→ **Stored items**
★ ★ ★ ★ ★
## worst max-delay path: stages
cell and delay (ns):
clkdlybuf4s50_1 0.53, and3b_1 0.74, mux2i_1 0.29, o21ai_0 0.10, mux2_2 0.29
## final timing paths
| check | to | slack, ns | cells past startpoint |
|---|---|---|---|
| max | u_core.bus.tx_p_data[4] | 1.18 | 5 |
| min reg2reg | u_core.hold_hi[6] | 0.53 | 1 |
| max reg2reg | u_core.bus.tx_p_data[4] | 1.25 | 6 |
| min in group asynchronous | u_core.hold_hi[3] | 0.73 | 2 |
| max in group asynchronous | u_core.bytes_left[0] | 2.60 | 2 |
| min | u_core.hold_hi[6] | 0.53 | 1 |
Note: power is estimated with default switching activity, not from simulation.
File: src/rtl/uart_pkg.sv
// Shared types and constants for the UART transmit arbiter.
//   uart_arb_state_e : arbiter FSM states (IDLE, START, WAIT), 2-bit encoding
//   UART_DATA_W      : default byte width
//   UART_MAX_REQ     : largest supported requester count
//   rr_wrap_inc()    : increment an index with wrap at n-1
package uart_pkg;

    localparam int unsigned UART_DATA_W  = 8;
    localparam int unsigned UART_MAX_REQ = 8;

    typedef enum logic [1:0] {
        IDLE  = 2'd0,
        START = 2'd1,
        WAIT  = 2'd2
    } uart_arb_state_e;

    function automatic int unsigned rr_wrap_inc(input int unsigned idx, input int unsigned n);
        return (idx >= n - 1) ? 0 : idx + 1;
    endfunction

endpackage
===== src/rtl/prog_loader.sv =====
// Boot/run sequencer: holds the CPU in reset, streams a host program into
// instruction memory, then releases the CPU, pulses start and holds enable.
module prog_loader #(
  parameter int ADDR_W = 8,
  parameter int DATA_W = 16
) (
  input  logic              clk,
  input  logic              rst,
  input  logic              load_req,
  input  logic [ADDR_W:0]   load_len,
  input  logic              run_req,
  input  logic              halt_req,
  input  logic              abort,
  input  logic              s_valid,
  input  logic [DATA_W-1:0] s_data,
  output logic              s_ready,
  output logic              i_we,
  output logic [ADDR_W-1:0] i_addr,
  output logic [DATA_W-1:0] i_dataout,
  output logic              cpu_rst,
  output logic              cpu_start,
  output logic              cpu_enable,
  output logic              busy,
  output logic              running,
  output logic              err
);

  typedef enum logic [2:0] {
    S_IDLE,
    S_LOAD,
    S_REL,
    S_START,
    S_RUN
  } state_t;

  localparam logic [ADDR_W:0] MAX_LEN = {1'b1, {ADDR_W{1'b0}}};
  localparam logic [ADDR_W:0] ONE_LEN = (ADDR_W+1)'(1);

  state_t            r_state;
  state_t            w_next;
  logic [ADDR_W-1:0] r_addr;
  logic [ADDR_W:0]   r_rem;
  logic              r_err;

  logic w_idle;
  logic w_load;
  logic w_len_ok;
  logic w_start_ld;
  logic w_bad_ld;
  logic w_hs;
  logic w_last;
  logic w_abort;

  assign w_idle     = (r_state == S_IDLE);
  assign w_load     = (r_state == S_LOAD);
  assign w_len_ok   = (load_len != '0) && (load_len <= MAX_LEN);
  assign w_start_ld = w_idle & load_req & w_len_ok;
  assign w_bad_ld   = w_idle & load_req & ~w_len_ok;
  assign w_hs       = w_load & s_valid & ~abort;
  assign w_last     = w_hs & (r_rem == ONE_LEN);
  assign w_abort    = w_load & abort;

  always_ff @(posedge clk or negedge rst) begin
    if (!rst) r_state <= S_IDLE;
    else      r_state <= w_next;
  end

  always_comb begin
    w_next = r_state;
    unique case (r_state)
      S_IDLE: begin
        if (load_req) begin
          if (w_len_ok) w_next = S_LOAD;
        end else if (run_req) begin
          w_next = S_REL;
        end
      end
      S_LOAD: begin
        if (abort)       w_next = S_IDLE;
        else if (w_last) w_next = S_REL;
      end
      S_REL:   w_next = S_START;
      S_START: w_next = S_RUN;
      S_RUN: begin
        if (halt_req) w_next = S_IDLE;
      end
      default: w_next = S_IDLE;
    endcase
  end

  always_ff @(posedge clk or negedge rst) begin
    if (!rst) begin
      r_addr <= '0;
      r_rem  <= '0;
      r_err  <= 1'b0;
    end else begin
      r_err <= w_bad_ld | w_abort;
      if (w_start_ld) begin
        r_addr <= '0;
        r_rem  <= load_len;
      end else if (w_hs) begin
        r_addr <= r_addr + ADDR_W'(1);
        r_rem  <= r_rem - ONE_LEN;
      end
    end
  end

  always_comb begin
    s_ready    = 1'b0;
    cpu_rst    = 1'b0;
    cpu_start  = 1'b0;
    cpu_enable = 1'b0;
    busy       = 1'b0;
    running    = 1'b0;
    unique case (r_state)
      S_IDLE: cpu_rst = 1'b1;
      S_LOAD: begin
        s_ready = 1'b1;
        cpu_rst = 1'b1;
        busy    = 1'b1;
      end
      S_REL: busy = 1'b1;
      S_START: begin
        cpu_start  = 1'b1;
        cpu_enable = 1'b1;
        busy       = 1'b1;
      end
      S_RUN: begin
        cpu_enable = 1'b1;
        running    = 1'b1;
      end
      default: cpu_rst = 1'b1;
    endcase
  end

  // memory write port is a straight pass-through of the accepted beat
  assign i_we      = w_hs;
  assign i_addr    = r_addr;
  assign i_dataout = w_load ? s_data : '0;
  assign err       = r_err;

endmodule
==> src/rtl/ma_lane_align.sv <==
// rtl/ma_lane_align.sv - byte-lane steering: store enables/replication and load extract/extension
module ma_lane_align
  import ma_pkg::*;
#(
  parameter int DATA_W = 32,
  parameter int LW     = $clog2(DATA_W / 8)
) (
  input  logic [1:0]          i_size,
  input  logic [LW-1:0]       i_lane,
  input  logic                i_is_unsigned,
  input  logic [DATA_W-1:0]   i_wd,
  input  logic [DATA_W-1:0]   i_dout,
  output logic [DATA_W/8-1:0] o_be,
  output logic [DATA_W-1:0]   o_din,
  output logic [DATA_W-1:0]   o_ld_data
);

  localparam int NB = DATA_W / 8;

  logic [DATA_W-1:0] w_shift;

  // Bring the addressed lane down to bit 0 so every size extracts from the bottom.
  assign w_shift = i_dout >> {i_lane, 3'b000};

  always_comb begin
    o_be      = '1;
    o_din     = i_wd;
    o_ld_data = i_dout;
    case (i_size)
      SZ_BYTE: begin
        o_be  = NB'(1'b1) << i_lane;
        o_din = {NB{i_wd[7:0]}};
        if (i_is_unsigned) o_ld_data = DATA_W'(w_shift[7:0]);
        else               o_ld_data = DATA_W'($signed(w_shift[7:0]));
      end
      SZ_HALF: begin
        o_be  = NB'(2'b11) << i_lane;
        o_din = {(NB/2){i_wd[15:0]}};
        if (i_is_unsigned) o_ld_data = DATA_W'(w_shift[15:0]);
        else               o_ld_data = DATA_W'($signed(w_shift[15:0]));
      end
      SZ_WORD: begin
        o_be  = NB'(4'hF) << i_lane;
        o_din = {(NB/4){i_wd[31:0]}};
        if (i_is_unsigned) o_ld_data = DATA_W'(w_shift[31:0]);
        else               o_ld_data = DATA_W'($signed(w_shift[31:0]));
      end
      default: begin
        o_be      = '1;
        o_din     = i_wd;
        o_ld_data = i_dout;
      end
    endcase
  end

endmodule

==> src/rtl/ma_unit_v2.sv <==
// rtl/ma_unit_v2.sv - MA-stage load/store unit driving a synchronous byte-enabled data memory
module ma_unit_v2
  import ma_pkg::*;
#(
  parameter int DATA_W      = 32,
  parameter int ADDR_W      = 9,
  parameter int MEM_LATENCY = 1
) (
  input  logic                                 i_clk,
  input  logic                                 i_reset,
  input  logic                                 i_req_valid,
  output logic                                 o_req_ready,
  input  logic                                 i_is_ld,
  input  logic                                 i_is_st,
  input  logic [1:0]                           i_size,
  input  logic                                 i_is_unsigned,
  input  logic [ADDR_W-1:0]                    i_addr,
  input  logic [DATA_W-1:0]                    i_wd,
  output logic [DATA_W-1:0]                    o_rd_data,
  output logic                                 o_done,
  output logic                                 o_err,
  output logic                                 o_busy,
  output logic                                 o_mem_en,
  output logic [DATA_W/8-1:0]                  o_mem_we,
  output logic [ADDR_W-$clog2(DATA_W/8)-1:0]   o_mem_addr,
  output logic [DATA_W-1:0]                    o_mem_din,
  input  logic [DATA_W-1:0]                    i_mem_dout
);

  localparam int LW = $clog2(DATA_W / 8);

  ma_state_t           r_state, w_next;
  logic [ADDR_W-1:0]   r_addr;
  logic [1:0]          r_size;
  logic                r_uns;
  logic                r_is_st;
  logic [DATA_W-1:0]   r_wd;
  logic [2:0]          r_cnt;
  logic [DATA_W-1:0]   r_rd_data;

  logic                w_accept;
  logic                w_bad;
  logic                w_size_bad;
  logic [DATA_W/8-1:0] w_be;
  logic [DATA_W-1:0]   w_din;
  logic [DATA_W-1:0]   w_ld_data;

  // Doubles only exist on a 64-bit memory; on 32-bit they are malformed.
  assign w_size_bad = (i_size == SZ_DBL) && (DATA_W == 32);
  assign w_bad      = (i_is_ld & i_is_st) | w_size_bad | is_misaligned(i_size, i_addr[2:0]);
  assign w_accept   = i_req_valid & o_req_ready & (i_is_ld | i_is_st);

  ma_lane_align #(.DATA_W(DATA_W)) u_align (
    .i_size        (r_size),
    .i_lane        (r_addr[LW-1:0]),
    .i_is_unsigned (r_uns),
    .i_wd          (r_wd),
    .i_dout        (i_mem_dout),
    .o_be          (w_be),
    .o_din         (w_din),
    .o_ld_data     (w_ld_data)
  );

  always_ff @(posedge i_clk) begin
    if (i_reset) r_state <= IDLE;
    else         r_state <= w_next;
  end

  always_comb begin
    w_next = r_state;
    case (r_state)
      IDLE:     if (w_accept) w_next = w_bad ? ERR : ISSUE;
      ISSUE:    w_next = r_is_st ? DONE : WAIT;
      WAIT:     if (r_cnt == 3'd0) w_next = DONE;
      DONE:     w_next = IDLE;
      ERR:      w_next = IDLE;
      default:  w_next = IDLE;
    endcase
  end

  always_ff @(posedge i_clk) begin
    if (i_reset) begin
      r_addr    <= '0;
      r_size    <= SZ_BYTE;
      r_uns     <= 1'b0;
      r_is_st   <= 1'b0;
      r_wd      <= '0;
      r_cnt     <= '0;
      r_rd_data <= '0;
    end else begin
      if (w_accept) begin
        r_addr  <= i_addr;
        r_size  <= i_size;
        r_uns   <= i_is_unsigned;
        r_is_st <= i_is_st;
        r_wd    <= i_wd;
      end
      if (r_state == ISSUE)     r_cnt <= 3'(MEM_LATENCY - 1);
      else if (r_state == WAIT) r_cnt <= r_cnt - 3'd1;
      if (r_state == WAIT && r_cnt == 3'd0) r_rd_data <= w_ld_data;
    end
  end

  assign o_req_ready = (r_state == IDLE) & ~i_reset;
  assign o_busy      = (r_state != IDLE);
  assign o_done      = (r_state == DONE) | (r_state == ERR);
  assign o_err       = (r_state == ERR);
  assign o_mem_en    = (r_state == ISSUE);
  assign o_mem_we    = (r_state == ISSUE && r_is_st) ? w_be : '0;
  assign o_mem_addr  = r_addr[ADDR_W-1:LW];
  assign o_mem_din   = w_din;
  assign o_rd_data   = r_rd_data;

endmodule

==> config.mk <==
export PLATFORM = sky130hd
export DESIGN_NAME = ma_unit_v2
export DESIGN_NICKNAME = d
export VERILOG_FILES = /design/src/rtl/ma_pkg.sv /design/src/rtl/ma_lane_align.sv /design/src/rtl/ma_unit_v2.sv
export SDC_FILE = /design/constraint.sdc
export NUM_CORES = 1
export LEC_CHECK = 0
export CELL_PAD_IN_SITES_DETAIL_PLACEMENT = 1
export CELL_PAD_IN_SITES_GLOBAL_PLACEMENT = 1
export CORE_ASPECT_RATIO = 1.25
export CORE_MARGIN = 2
export CORE_UTILIZATION = 30
export DETAILED_ROUTE_END_ITERATION = 6
export PLACE_DENSITY_LB_ADDON = 0.1
export SKIP_LAST_GASP = 1
export SYNTH_ARGS = -nofsm -noshare
export SYNTH_HDL_FRONTEND = slang
export SYNTH_SLANG_ARGS = --single-unit
==> constraint.sdc <==
create_clock -name i_clk -period 8.13 [get_ports i_clk]
set_clock_uncertainty 0.2 [all_clocks]
set_input_delay 2.439 -clock i_clk [delete_from_list [all_inputs] [get_ports i_clk]]
set_output_delay 2.439 -clock i_clk [all_outputs]
set_load 0.05 [all_outputs]
<file path="src/rtl/mem_access_unit.sv">
// -----------------------------------------------------------------------------
// mem_access_unit
//   Load/store access stage in front of a word-addressed data memory.
//   Accepts byte-addressed byte/half/word requests, issues single-cycle
//   mem_read / mem_write strobes, extracts and extends load lanes, and
//   performs read-modify-write for sub-word stores. Misaligned or
//   illegal-size requests are answered with resp_misalign without any
//   memory access.
//
// Ports
//   clk, rst            clock, asynchronous active-high reset
//   req_valid/req_ready request handshake (ready only while idle)
//   req_we              1 = store, 0 = load
//   req_size            00 byte, 01 half, 10 word, 11 illegal
//   req_unsigned        load zero-extend when 1
//   req_addr            byte address
//   req_wdata           store data (byte/half from LSBs)
//   resp_valid          single-cycle completion pulse
//   resp_misalign       request rejected (with resp_valid)
//   resp_rdata          extended load data, 0 for stores/errors, held
//   mem_read/mem_write  memory strobes (never together)
//   mem_addr            word index of the latched byte address
//   mem_wdata           full word to write
//   mem_rdata           read data, valid the cycle after the mem_read edge
//
// WORD_W must be 32: byte lanes are fixed at four 8-bit lanes.
// -----------------------------------------------------------------------------
module mem_access_unit #(
   parameter int ADDR_W = 32,
   parameter int WORD_W = 32
) (
   input  logic              clk,
   input  logic              rst,
   input  logic              req_valid,
   output logic              req_ready,
   input  logic              req_we,
   input  logic [1:0]        req_size,
   input  logic              req_unsigned,
   input  logic [ADDR_W-1:0] req_addr,
   input  logic [WORD_W-1:0] req_wdata,
   output logic              resp_valid,
   output logic              resp_misalign,
   output logic [WORD_W-1:0] resp_rdata,
   output logic              mem_read,
   output logic              mem_write,
   output logic [ADDR_W-1:0] mem_addr,
   output logic [WORD_W-1:0] mem_wdata,
   input  logic [WORD_W-1:0] mem_rdata
);

   typedef enum logic [2:0] {
      S_IDLE,
      S_RD,
      S_WAIT,
      S_WR,
      S_DONE,
      S_ERR
   } state_t;

   state_t              state_q,     state_d;
   logic                we_q,        we_d;
   logic [1:0]          size_q,      size_d;
   logic                uns_q,       uns_d;
   logic [ADDR_W-1:0]   addr_q,      addr_d;
   logic [WORD_W-1:0]   wdata_q,     wdata_d;
   logic [WORD_W-1:0]   mem_wdata_q, mem_wdata_d;
   logic [WORD_W-1:0]   rdata_q,     rdata_d;

   // Size 11 is always illegal; halves need addr[0]=0, words addr[1:0]=0.
   function automatic logic is_misaligned(input logic [1:0] sz, input logic [1:0] off);
      logic bad;
      case (sz)
         2'b00:   bad = 1'b0;
         2'b01:   bad = off[0];
         2'b10:   bad = (off != 2'b00);
         default: bad = 1'b1;
      endcase
      return bad;
   endfunction

   // Little-endian lane select followed by sign/zero extension.
   function automatic logic [WORD_W-1:0] load_extract(input logic [WORD_W-1:0] w,
                                                      input logic [1:0]        sz,
                                                      input logic [1:0]        off,
                                                      input logic              uns);
      logic [7:0]        b;
      logic [15:0]       h;
      logic [WORD_W-1:0] r;
      case (off)
         2'b00:   b = w[7:0];
         2'b01:   b = w[15:8];
         2'b10:   b = w[23:16];
         default: b = w[31:24];
      endcase
      h = off[1] ? w[31:16] : w[15:0];
      case (sz)
         2'b00:   r = {{24{b[7] & ~uns}}, b};
         2'b01:   r = {{16{h[15] & ~uns}}, h};
         default: r = w;
      endcase
      return r;
   endfunction

   // Replace only the addressed byte/half of the word read back from memory.
   function automatic logic [WORD_W-1:0] store_merge(input logic [WORD_W-1:0] w,
                                                     input logic [1:0]        sz,
                                                     input logic [1:0]        off,
                                                     input logic [WORD_W-1:0] d);
      logic [WORD_W-1:0] r;
      r = w;
      case (sz)
         2'b00: begin
            case (off)
               2'b00:   r[7:0]   = d[7:0];
               2'b01:   r[15:8]  = d[7:0];
               2'b10:   r[23:16] = d[7:0];
               default: r[31:24] = d[7:0];
            endcase
         end
         2'b01: begin
            if (off[1]) r[31:16] = d[15:0];
            else        r[15:0]  = d[15:0];
         end
         default: r = d;
      endcase
      return r;
   endfunction

   always_ff @(posedge clk or posedge rst) begin
      if (rst) begin
         state_q     <= S_IDLE;
         we_q        <= 1'b0;
         size_q      <= 2'b00;
         uns_q       <= 1'b0;
         addr_q      <= '0;
         wdata_q     <= '0;
         mem_wdata_q <= '0;
         rdata_q     <= '0;
      end else begin
         state_q     <= state_d;
         we_q        <= we_d;
         size_q      <= size_d;
         uns_q       <= uns_d;
         addr_q      <= addr_d;
         wdata_q     <= wdata_d;
         mem_wdata_q <= mem_wdata_d;
         rdata_q     <= rdata_d;
      end
   end

   always_comb begin
      state_d     = state_q;
      we_d        = we_q;
      size_d      = size_q;
      uns_d       = uns_q;
      addr_d      = addr_q;
      wdata_d     = wdata_q;
      mem_wdata_d = mem_wdata_q;
      rdata_d     = rdata_q;
      case (state_q)
         S_IDLE: begin
            if (req_valid) begin
               we_d    = req_we;
               size_d  = req_size;
               uns_d   = req_unsigned;
               addr_d  = req_addr;
               wdata_d = req_wdata;
               if (is_misaligned(req_size, req_addr[1:0])) begin
                  state_d = S_ERR;
                  rdata_d = '0;
               end else if (req_we && (req_size == 2'b10)) begin
                  // Full-word stores need no read-back.
                  state_d     = S_WR;
                  mem_wdata_d = req_wdata;
               end else begin
                  state_d = S_RD;
               end
            end
         end
         S_RD:   state_d = S_WAIT;
         S_WAIT: begin
            if (we_q) begin
               mem_wdata_d = store_merge(mem_rdata, size_q, addr_q[1:0], wdata_q);
               state_d     = S_WR;
            end else begin
               rdata_d = load_extract(mem_rdata, size_q, addr_q[1:0], uns_q);
               state_d = S_DONE;
            end
         end
         S_WR: begin
            rdata_d = '0;
            state_d = S_DONE;
         end
         S_DONE:  state_d = S_IDLE;
         S_ERR:   state_d = S_IDLE;
         default: state_d = S_IDLE;
      endcase
   end

   assign req_ready     = (state_q == S_IDLE);
   assign mem_read      = (state_q == S_RD);
   assign mem_write     = (state_q == S_WR);
   assign resp_valid    = (state_q == S_DONE) || (state_q == S_ERR);
   assign resp_misalign = (state_q == S_ERR);
   assign resp_rdata    = rdata_q;
   assign mem_addr      = {2'b00, addr_q[ADDR_W-1:2]};
   assign mem_wdata     = mem_wdata_q;

endmodule
</file>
★ ★ ★ ★ ★
Give the number of lines in the entries above that contain the string "strobes", and nothing more.

→ **Your response**
2